Take, for example, Biden's recently proposed wealth tax, dubbed the Billionaire Minimum Income Tax, which taxes realized and unrealized gains on households worth at least $100 million. Under this scheme, non-cash holdings could be taxed based on an assessed change in value. So a home or property that increased in value but was not sold could generate a federal tax obligation, even though the owner saw no money from the increase.
The administration has rather dubiously described the tax as "a prepayment of tax obligations these households will owe when they later realize their gains." This is a stretch at best, an intentional abuse of language for political reasons at worst.
But when asked about the tax yesterday, Manchin engaged in no such obfuscation. "You can't tax something that's not earned. Earned income is what we're based on," he told The Hill.
You can't tax something that's not earned.
One could quibble with the phrase "can't." A government could certainly try, as many countries have—although almost all have ditched their wealth taxes, partly because they turn out to be quite difficult to administer.
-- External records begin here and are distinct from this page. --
File: config.mk
export PLATFORM = sky130hd
export DESIGN_NAME = dl_onehot_dec_hs
export DESIGN_NICKNAME = d
export VERILOG_FILES = /design/src/rtl/dl_onehot_dec_hs.sv
export SDC_FILE = /design/constraint.sdc
export NUM_CORES = 1
export LEC_CHECK = 0
export ABC_CLOCK_PERIOD_IN_PS = 2300
export BUFFER_PORTS_ARGS = -buffer_cell sky130_fd_sc_hd__buf_2
export CAP_MARGIN = 20
export CORE_MARGIN = 10
export CORE_UTILIZATION = 40
export CTS_CLUSTER_SIZE = 8
export DETAILED_ROUTE_END_ITERATION = 6
export HOLD_SLACK_MARGIN = 0.05
export MAX_ROUTING_LAYER = met4
export SLEW_MARGIN = 10
export SYNTH_ARGS = -nofsm -noshare
export SYNTH_HDL_FRONTEND = slang
export SYNTH_SLANG_ARGS = --single-unit
File: constraint.sdc
create_clock -name clk -period 2.3 [get_ports clk]
set_input_delay 0.46 -clock clk [delete_from_list [all_inputs] [get_ports clk]]
set_output_delay 0.46 -clock clk [all_outputs]
set_load 0.05 [all_outputs]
But Manchin's underlying point is quite clear. The Biden administration is proposing taxing a kind of income that is not, in any real sense, income. The proposal treats money that has not been earned, but might hypothetically be earned at some future point, as money that an individual already possesses. It's an attempt to tax money that people haven't made yet, and might not make at all.
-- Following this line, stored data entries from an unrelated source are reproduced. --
## config.mk

```make
export PLATFORM = sky130hd
export DESIGN_NAME = dcache_flat
export DESIGN_NICKNAME = d
export VERILOG_FILES = /design/src/rtl/gpu_pkg.sv /design/src/rtl/dcache_if.sv /design/src/rtl/dcache_array.sv /design/src/rtl/dcache.sv /design/src/flat_wrapper.sv
export SDC_FILE = /design/constraint.sdc
export NUM_CORES = 1
export LEC_CHECK = 0
export ABC_AREA = 1
export CAP_MARGIN = 20
export CORE_MARGIN = 1.5
export CORE_UTILIZATION = 55
export CTS_CLUSTER_DIAMETER = 200
export CTS_CLUSTER_SIZE = 25
export DETAILED_ROUTE_END_ITERATION = 7
export PLACE_DENSITY = 0.8
export SKIP_CTS_REPAIR_TIMING = 1
export SYNTH_ARGS = -nofsm -noshare
export SYNTH_HDL_FRONTEND = slang
export SYNTH_SLANG_ARGS = --single-unit
```

## constraint.sdc

```tcl
create_clock -name clk -period 4.6 [get_ports clk]
set_input_delay 0.46 -clock clk [delete_from_list [all_inputs] [get_ports clk]]
set_output_delay 0.46 -clock clk [all_outputs]
set_load 0.05 [all_outputs]
```

## src/rtl/gpu_pkg.sv

```systemverilog
// Shared GPU definitions: cache controller state encoding and small helpers.
package gpu_pkg;

  localparam logic [1:0] ST_IDLE    = 2'd0;
  localparam logic [1:0] ST_FILL    = 2'd1;
  localparam logic [1:0] ST_WRITE   = 2'd2;
  localparam logic [1:0] ST_RESPOND = 2'd3;

  function automatic logic [7:0] sat_inc8(input logic [7:0] value);
    return (value == 8'hFF) ? value : value + 8'd1;
  endfunction

endpackage

```

## src/rtl/dcache_if.sv

```systemverilog
// LSU-facing and memory-controller-facing handshake signals of the data cache.
interface dcache_if #(
  parameter int ADDR_BITS = 8,
  parameter int DATA_BITS = 16
) ();

  logic                 lsu_read_valid;
  logic [ADDR_BITS-1:0] lsu_read_address;
  logic                 lsu_read_ready;
  logic [DATA_BITS-1:0] lsu_read_data;
  logic                 lsu_write_valid;
  logic [ADDR_BITS-1:0] lsu_write_address;
  logic [DATA_BITS-1:0] lsu_write_data;
  logic                 lsu_write_ready;

  logic                 mem_read_valid;
  logic [ADDR_BITS-1:0] mem_read_address;
  logic                 mem_read_ready;
  logic [DATA_BITS-1:0] mem_read_data;
  logic                 mem_write_valid;
  logic [ADDR_BITS-1:0] mem_write_address;
  logic [DATA_BITS-1:0] mem_write_data;
  logic                 mem_write_ready;

  // Cache view: serves the LSU, consumes the memory controller.
  modport slave (
    input  lsu_read_valid, lsu_read_address, lsu_write_valid, lsu_write_address, lsu_write_data,
    output lsu_read_ready, lsu_read_data, lsu_write_ready,
    output mem_read_valid, mem_read_address, mem_write_valid, mem_write_address, mem_write_data,
    input  mem_read_ready, mem_read_data, mem_write_ready
  );

  // Environment view: LSU requester plus memory controller.
  modport master (
    output lsu_read_valid, lsu_read_address, lsu_write_valid, lsu_write_address, lsu_write_data,
    input  lsu_read_ready, lsu_read_data, lsu_write_ready,
    input  mem_read_valid, mem_read_address, mem_write_valid, mem_write_address, mem_write_data,
    output mem_read_ready, mem_read_data, mem_write_ready
  );

endinterface

```

## src/rtl/dcache_array.sv

```systemverilog
// Direct-mapped tag/valid/data storage: combinational lookup, synchronous write and clear.
module dcache_array #(
  parameter int INDEX_BITS = 3,
  parameter int TAG_BITS   = 5,
  parameter int DATA_BITS  = 16
) (
  input  logic                  clk,
  input  logic                  reset,
  input  logic                  clear_i,
  input  logic [INDEX_BITS-1:0] rd_index_i,
  output logic                  rd_valid_o,
  output logic [TAG_BITS-1:0]   rd_tag_o,
  output logic [DATA_BITS-1:0]  rd_data_o,
  input  logic                  wr_en_i,
  input  logic [INDEX_BITS-1:0] wr_index_i,
  input  logic [TAG_BITS-1:0]   wr_tag_i,
  input  logic [DATA_BITS-1:0]  wr_data_i
);

  localparam int NUM_LINES = 1 << INDEX_BITS;

  logic [NUM_LINES-1:0] valid_q;
  logic [NUM_LINES-1:0] line_sel;
  logic [TAG_BITS-1:0]  tag_q  [NUM_LINES];
  logic [DATA_BITS-1:0] data_q [NUM_LINES];

  for (genvar gi = 0; gi < NUM_LINES; gi++) begin : g_sel
    assign line_sel[gi] = wr_en_i && (wr_index_i == INDEX_BITS'(gi));
  end

  always_ff @(posedge clk) begin
    if (reset || clear_i) begin
      valid_q <= '0;
    end else begin
      valid_q <= valid_q | line_sel;
    end
  end

  // Tag/data need no reset: a line is only consulted when its valid bit is set.
  always_ff @(posedge clk) begin
    if (wr_en_i) begin
      tag_q[wr_index_i]  <= wr_tag_i;
      data_q[wr_index_i] <= wr_data_i;
    end
  end

  assign rd_valid_o = valid_q[rd_index_i];
  assign rd_tag_o   = tag_q[rd_index_i];
  assign rd_data_o  = data_q[rd_index_i];

endmodule

```

## src/rtl/dcache.sv

```systemverilog
// Direct-mapped, write-through, no-write-allocate data cache with four-phase handshakes.
module dcache
  import gpu_pkg::*;
#(
  parameter int ADDR_BITS = 8,
  parameter int DATA_BITS = 16,
  parameter int NUM_LINES = 8
) (
  input  logic       clk,
  input  logic       reset,
  input  logic       flush,
  output logic [7:0] hit_count,
  dcache_if.slave    bus
);

  localparam int INDEX_BITS = $clog2(NUM_LINES);
  localparam int TAG_BITS   = ADDR_BITS - INDEX_BITS;

  logic [1:0]           state_q, state_d;
  logic                 served_read_q, served_read_d;
  logic [7:0]           hit_count_q, hit_count_d;
  logic                 lsu_read_ready_q, lsu_read_ready_d;
  logic [DATA_BITS-1:0] lsu_read_data_q, lsu_read_data_d;
  logic                 lsu_write_ready_q, lsu_write_ready_d;
  logic                 mem_read_valid_q, mem_read_valid_d;
  logic [ADDR_BITS-1:0] mem_read_address_q, mem_read_address_d;
  logic                 mem_write_valid_q, mem_write_valid_d;
  logic [ADDR_BITS-1:0] mem_write_address_q, mem_write_address_d;
  logic [DATA_BITS-1:0] mem_write_data_q, mem_write_data_d;

  logic [INDEX_BITS-1:0] lookup_index;
  logic [TAG_BITS-1:0]   lookup_tag;
  logic                  line_valid;
  logic [TAG_BITS-1:0]   line_tag;
  logic [DATA_BITS-1:0]  line_data;
  logic                  lookup_hit;
  logic                  mem_idle;
  logic                  arr_clear;
  logic                  arr_we;
  logic [INDEX_BITS-1:0] arr_wr_index;
  logic [TAG_BITS-1:0]   arr_wr_tag;
  logic [DATA_BITS-1:0]  arr_wr_data;

  // The single lookup port serves LSU reads in IDLE and the write-through hit test in WRITE.
  always_comb begin
    if (state_q == ST_WRITE) begin
      lookup_index = mem_write_address_q[INDEX_BITS-1:0];
      lookup_tag   = mem_write_address_q[ADDR_BITS-1:INDEX_BITS];
    end else begin
      lookup_index = bus.lsu_read_address[INDEX_BITS-1:0];
      lookup_tag   = bus.lsu_read_address[ADDR_BITS-1:INDEX_BITS];
    end
  end

  assign lookup_hit = line_valid && (line_tag == lookup_tag);
  assign mem_idle   = !bus.mem_read_ready && !bus.mem_write_ready;

  always_comb begin
    state_d             = state_q;
    served_read_d       = served_read_q;
    hit_count_d         = hit_count_q;
    lsu_read_ready_d    = lsu_read_ready_q;
    lsu_read_data_d     = lsu_read_data_q;
    lsu_write_ready_d   = lsu_write_ready_q;
    mem_read_valid_d    = mem_read_valid_q;
    mem_read_address_d  = mem_read_address_q;
    mem_write_valid_d   = mem_write_valid_q;
    mem_write_address_d = mem_write_address_q;
    mem_write_data_d    = mem_write_data_q;
    arr_clear           = 1'b0;
    arr_we              = 1'b0;
    arr_wr_index        = mem_read_address_q[INDEX_BITS-1:0];
    arr_wr_tag          = mem_read_address_q[ADDR_BITS-1:INDEX_BITS];
    arr_wr_data         = bus.mem_read_data;
    case (state_q)
      ST_IDLE: begin
        if (flush) begin
          arr_clear = 1'b1;
        end else if (bus.lsu_read_valid) begin
          if (lookup_hit) begin
            lsu_read_data_d  = line_data;
            lsu_read_ready_d = 1'b1;
            hit_count_d      = sat_inc8(hit_count_q);
            served_read_d    = 1'b1;
            state_d          = ST_RESPOND;
          end else if (mem_idle) begin
            mem_read_valid_d   = 1'b1;
            mem_read_address_d = bus.lsu_read_address;
            served_read_d      = 1'b1;
            state_d            = ST_FILL;
          end
        end else if (bus.lsu_write_valid && mem_idle) begin
          mem_write_valid_d   = 1'b1;
          mem_write_address_d = bus.lsu_write_address;
          mem_write_data_d    = bus.lsu_write_data;
          served_read_d       = 1'b0;
          state_d             = ST_WRITE;
        end
      end
      ST_FILL: begin
        if (bus.mem_read_ready) begin
          arr_we           = 1'b1;
          mem_read_valid_d = 1'b0;
          lsu_read_data_d  = bus.mem_read_data;
          lsu_read_ready_d = 1'b1;
          state_d          = ST_RESPOND;
        end
      end
      ST_WRITE: begin
        if (bus.mem_write_ready) begin
          mem_write_valid_d = 1'b0;
          lsu_write_ready_d = 1'b1;
          arr_we            = lookup_hit;
          arr_wr_index      = mem_write_address_q[INDEX_BITS-1:0];
          arr_wr_tag        = mem_write_address_q[ADDR_BITS-1:INDEX_BITS];
          arr_wr_data       = mem_write_data_q;
          state_d           = ST_RESPOND;
        end
      end
      ST_RESPOND: begin
        if (served_read_q) begin
          if (!bus.lsu_read_valid) begin
            lsu_read_ready_d = 1'b0;
            state_d          = ST_IDLE;
          end
        end else if (!bus.lsu_write_valid) begin
          lsu_write_ready_d = 1'b0;
          state_d           = ST_IDLE;
        end
      end
      default: state_d = ST_IDLE;
    endcase
  end

  always_ff @(posedge clk) begin
    if (reset) begin
      state_q             <= ST_IDLE;
      served_read_q       <= 1'b0;
      hit_count_q         <= '0;
      lsu_read_ready_q    <= 1'b0;
      lsu_read_data_q     <= '0;
      lsu_write_ready_q   <= 1'b0;
      mem_read_valid_q    <= 1'b0;
      mem_read_address_q  <= '0;
      mem_write_valid_q   <= 1'b0;
      mem_write_address_q <= '0;
      mem_write_data_q    <= '0;
    end else begin
      state_q             <= state_d;
      served_read_q       <= served_read_d;
      hit_count_q         <= hit_count_d;
      lsu_read_ready_q    <= lsu_read_ready_d;
      lsu_read_data_q     <= lsu_read_data_d;
      lsu_write_ready_q   <= lsu_write_ready_d;
      mem_read_valid_q    <= mem_read_valid_d;
      mem_read_address_q  <= mem_read_address_d;
      mem_write_valid_q   <= mem_write_valid_d;
      mem_write_address_q <= mem_write_address_d;
      mem_write_data_q    <= mem_write_data_d;
    end
  end

  // Gating the write with reset keeps an aborted fill from installing a line.
  dcache_array #(
    .INDEX_BITS(INDEX_BITS),
    .TAG_BITS  (TAG_BITS),
    .DATA_BITS (DATA_BITS)
  ) u_array (
    .clk       (clk),
    .reset     (reset),
    .clear_i   (arr_clear),
    .rd_index_i(lookup_index),
    .rd_valid_o(line_valid),
    .rd_tag_o  (line_tag),
    .rd_data_o (line_data),
    .wr_en_i   (arr_we && !reset),
    .wr_index_i(arr_wr_index),
    .wr_tag_i  (arr_wr_tag),
    .wr_data_i (arr_wr_data)
  );

  assign hit_count             = hit_count_q;
  assign bus.lsu_read_ready    = lsu_read_ready_q;
  assign bus.lsu_read_data     = lsu_read_data_q;
  assign bus.lsu_write_ready   = lsu_write_ready_q;
  assign bus.mem_read_valid    = mem_read_valid_q;
  assign bus.mem_read_address  = mem_read_address_q;
  assign bus.mem_write_valid   = mem_write_valid_q;
  assign bus.mem_write_address = mem_write_address_q;
  assign bus.mem_write_data    = mem_write_data_q;

endmodule

```

## src/flat_wrapper.sv

```systemverilog
// flat-port wrapper written by rule: the top's interface ports become plain ports
module dcache_flat import gpu_pkg::*;
#(
  parameter int ADDR_BITS = 8,
  parameter int DATA_BITS = 16,
  parameter int NUM_LINES = 8
)
  (clk, reset, flush, hit_count, bus_lsu_read_valid, bus_lsu_read_address, bus_lsu_write_valid, bus_lsu_write_address, bus_lsu_write_data, bus_lsu_read_ready, bus_lsu_read_data, bus_lsu_write_ready, bus_mem_read_valid, bus_mem_read_address, bus_mem_write_valid, bus_mem_write_address, bus_mem_write_data, bus_mem_read_ready, bus_mem_read_data, bus_mem_write_ready);
  dcache_if #(.ADDR_BITS(ADDR_BITS), .DATA_BITS(DATA_BITS)) bus_i ();
  input  logic clk;
  input  logic reset;
  input  logic flush;
  output logic [7:0] hit_count;
  input wire logic [$bits(bus_i.lsu_read_valid)-1:0] bus_lsu_read_valid;
  input wire logic [$bits(bus_i.lsu_read_address)-1:0] bus_lsu_read_address;
  input wire logic [$bits(bus_i.lsu_write_valid)-1:0] bus_lsu_write_valid;
  input wire logic [$bits(bus_i.lsu_write_address)-1:0] bus_lsu_write_address;
  input wire logic [$bits(bus_i.lsu_write_data)-1:0] bus_lsu_write_data;
  output wire logic [$bits(bus_i.lsu_read_ready)-1:0] bus_lsu_read_ready;
  output wire logic [$bits(bus_i.lsu_read_data)-1:0] bus_lsu_read_data;
  output wire logic [$bits(bus_i.lsu_write_ready)-1:0] bus_lsu_write_ready;
  output wire logic [$bits(bus_i.mem_read_valid)-1:0] bus_mem_read_valid;
  output wire logic [$bits(bus_i.mem_read_address)-1:0] bus_mem_read_address;
  output wire logic [$bits(bus_i.mem_write_valid)-1:0] bus_mem_write_valid;
  output wire logic [$bits(bus_i.mem_write_address)-1:0] bus_mem_write_address;
  output wire logic [$bits(bus_i.mem_write_data)-1:0] bus_mem_write_data;
  input wire logic [$bits(bus_i.mem_read_ready)-1:0] bus_mem_read_ready;
  input wire logic [$bits(bus_i.mem_read_data)-1:0] bus_mem_read_data;
  input wire logic [$bits(bus_i.mem_write_ready)-1:0] bus_mem_write_ready;
  assign bus_i.lsu_read_valid = bus_lsu_read_valid;
  assign bus_i.lsu_read_address = bus_lsu_read_address;
  assign bus_i.lsu_write_valid = bus_lsu_write_valid;
  assign bus_i.lsu_write_address = bus_lsu_write_address;
  assign bus_i.lsu_write_data = bus_lsu_write_data;
  assign bus_lsu_read_ready = bus_i.lsu_read_ready;
  assign bus_lsu_read_data = bus_i.lsu_read_data;
  assign bus_lsu_write_ready = bus_i.lsu_write_ready;
  assign bus_mem_read_valid = bus_i.mem_read_valid;
  assign bus_mem_read_address = bus_i.mem_read_address;
  assign bus_mem_write_valid = bus_i.mem_write_valid;
  assign bus_mem_write_address = bus_i.mem_write_address;
  assign bus_mem_write_data = bus_i.mem_write_data;
  assign bus_i.mem_read_ready = bus_mem_read_ready;
  assign bus_i.mem_read_data = bus_mem_read_data;
  assign bus_i.mem_write_ready = bus_mem_write_ready;
  dcache #(.ADDR_BITS(ADDR_BITS), .DATA_BITS(DATA_BITS), .NUM_LINES(NUM_LINES)) u_core (.clk(clk), .reset(reset), .flush(flush), .hit_count(hit_count), .bus(bus_i));
endmodule
```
Manchin has made admirably direct statements like this all throughout Biden's presidency, frustrating the Biden agenda in the process. In a lengthy statement last September, he laid out his opposition to Biden's spending bill, dubbed Build Back Better, which, among other things, expanded health care programs without addressing looming gaps in Medicare's financing.
"Spending trillions more on new and expanded government programs," Manchin said, "when we can't even pay for the essential social programs, like Social Security and Medicare, is the definition of fiscal insanity." In the same statement, he said he opposed overspending in the wake of the trillions in deficit-financed pandemic aid, and warned that Democrats were foolish to believe that trillions of dollars worth of additional federal spending would not further increase inflation.
Months later, Manchin once again blasted the Build Back Better plan, which had contorted in an attempt to please both Manchin and progressive Democrats. The headline price tag had been reduced, but in large part by artificially shortening the funding lengths for the various programs, even programs Democrats hoped would remain permanent.
Once again, Manchin was not only opposed, but cleareyed about the bill's various structural ruses. "What I see are shell games," he said. "Budget gimmicks," that hid the true cost of the plan.
These were the sorts of inconvenient notions that Biden (and Democrats in Congress) didn't want to acknowledge. Manchin just…said them.
So it was no surprise that by the end of last year, Manchin had effectively killed Build Back Better, or at least put to rest the idea that he'd support anything like the versions that had been floated.
He was also blunt in a way that defeated the White House's shifty messaging.
Throughout the year, the Biden administration repeatedly sought to maintain the pretense that the spending bill was nearly a done deal, and that Manchin was on board with the general idea, even if some specifics still needed to be negotiated. Biden even gave an address premised on the idea that the spending bill was a fait accompli.
"After months of tough and thoughtful negotiations," Biden said in October, Democrats had reached agreement on a "historic economic framework." They obviously hadn't, yet nearly two months later, Biden was still insisting that the West Virginia senator was more or less on board, saying "Senator Manchin has reiterated his support for Build Back Better funding at the level of the framework plan I announced in December."
Once again, Manchin responded bluntly and directly. "I cannot vote to continue with this piece of legislation. I just can't," he said just before Christmas. "This is a 'no' on this legislation."
This is a no on this legislation.
There is, perhaps, some wiggle room in this statement, which leaves open the possibility that Manchin will eventually support something called Build Back Better, or something that includes some scattered elements from the Build Back Better framework.
But it was clear in a way that Biden was not. Once again, Manchin had shed light on Biden's attempts at verbal misdirection, revealing how Biden's plans rest on messaging designed to obfuscate rather than clarify. Manchin's penchant for transparency is a problem for Biden, but a boon to the public.